Q.I’m a 42-year-old black woman who entered menopause at a very early age. I just stopped hormone replacement therapy after eight years. Do I really need HRT? I hated the side effects and risks of taking it. I know of no black women who have osteoporosis. What is the incidence of osteoporosis in black women?

A. The incidence of osteoporosis in black women is much lower than in white or Asian women, but it does occur. Still, prevention of osteoporosis is only one of the benefits of hormone replacement therapy (HRT). Prevention of heart disease is the biggest benefit. Blacks have a higher incidence of heart disease, and lower detection and treatment rates, than do whites. About 45 percent of postmenopausal women die from heart disease, it is estimated that 50 percent of deaths from heart disease might be prevented by hormone replacement therapy!

Also, recent studies have suggested that estrogen decreases the risk of developing adult-onset diabetes, as well as the severity of that condition. This is another disease more common in blacks.

If you are having side effects, you should discuss them with your gynecologist. Most side effects of hormones are annoying rather than serious — breast tenderness, bloating, irritability, bleeding — and can be minimized or even eliminated altogether by adjustments in dose or formulation. The risk of developing breast cancer as a result of hormone replacement therapy is low; one study estimated that if 100,000 postmenopausal women were on HRT, 18 would die of breast cancer they developed as a result of estrogen, BUT 525 or so would not die from complications of fractures and about 5,600 would not die from heart disease! I think those numbers speak for themselves.
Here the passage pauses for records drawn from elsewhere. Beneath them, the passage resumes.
File: src/rtl/async_tx_shifter.sv
// Bit timer and output shift register. It loads a frame vector and a bit count,
// then sends one bit every OVS ticks, least significant position first. The
// done pulse marks the tick that ends the last bit. Assumes load is raised only
// while the shifter is idle.
module async_tx_shifter
    import async_tx_pkg::*;
#(
    parameter int OVS = 16
) (
    input  logic                 clk,
    input  logic                 rst_n,
    input  logic                 tick,
    input  logic                 load,
    input  logic [FRAME_MAX-1:0] frame_in,
    input  logic [CNT_W-1:0]     nbits_in,
    output logic                 busy,
    output logic                 line,
    output logic                 done
);

    localparam int TW = (OVS > 1) ? $clog2(OVS) : 1;
    localparam logic [TW-1:0] T_LAST = TW'(OVS - 1);

    logic [FRAME_MAX-1:0] sreg;
    logic [CNT_W-1:0]     left;
    logic [TW-1:0]        tcnt;
    logic                 bit_end;

    assign bit_end = busy && tick && (tcnt == T_LAST);
    assign done    = bit_end && (left == CNT_W'(1));
    assign line    = busy ? sreg[0] : 1'b1;

    // Loads a frame, then counts ticks and shifts one bit per OVS ticks.
    always_ff @(posedge clk) begin
        if (!rst_n) begin
            busy <= 1'b0;
            sreg <= '1;
            left <= '0;
            tcnt <= '0;
        end else if (load) begin
            busy <= 1'b1;
            sreg <= frame_in;
            left <= nbits_in;
            tcnt <= '0;
        end else if (busy && tick) begin
            if (bit_end) begin
                tcnt <= '0;
                sreg <= {1'b1, sreg[FRAME_MAX-1:1]};
                left <= left - CNT_W'(1);
                if (left == CNT_W'(1)) begin
                    busy <= 1'b0;
                end
            end else begin
                tcnt <= tcnt + TW'(1);
            end
        end
    end

endmodule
HRT is not for everyone, but just about everyone should seriously consider it. Careful consideration should be given to benefits and risks. Even without HRT, there are alternatives for coping with menopausal symptoms, such as hot flashes, and other treatments to decrease risk of osteoporosis. Heart-disease risk may be modified by lifestyle changes such as exercise and a healthy diet. But in terms of the widest range of benefits at little risk — the most bang for your buck as it were — HRT can’t be beat. As I’ve said many times before, this is an individual decision and your personal risk factors and needs must be taken into account; only you and your own doctor can do this.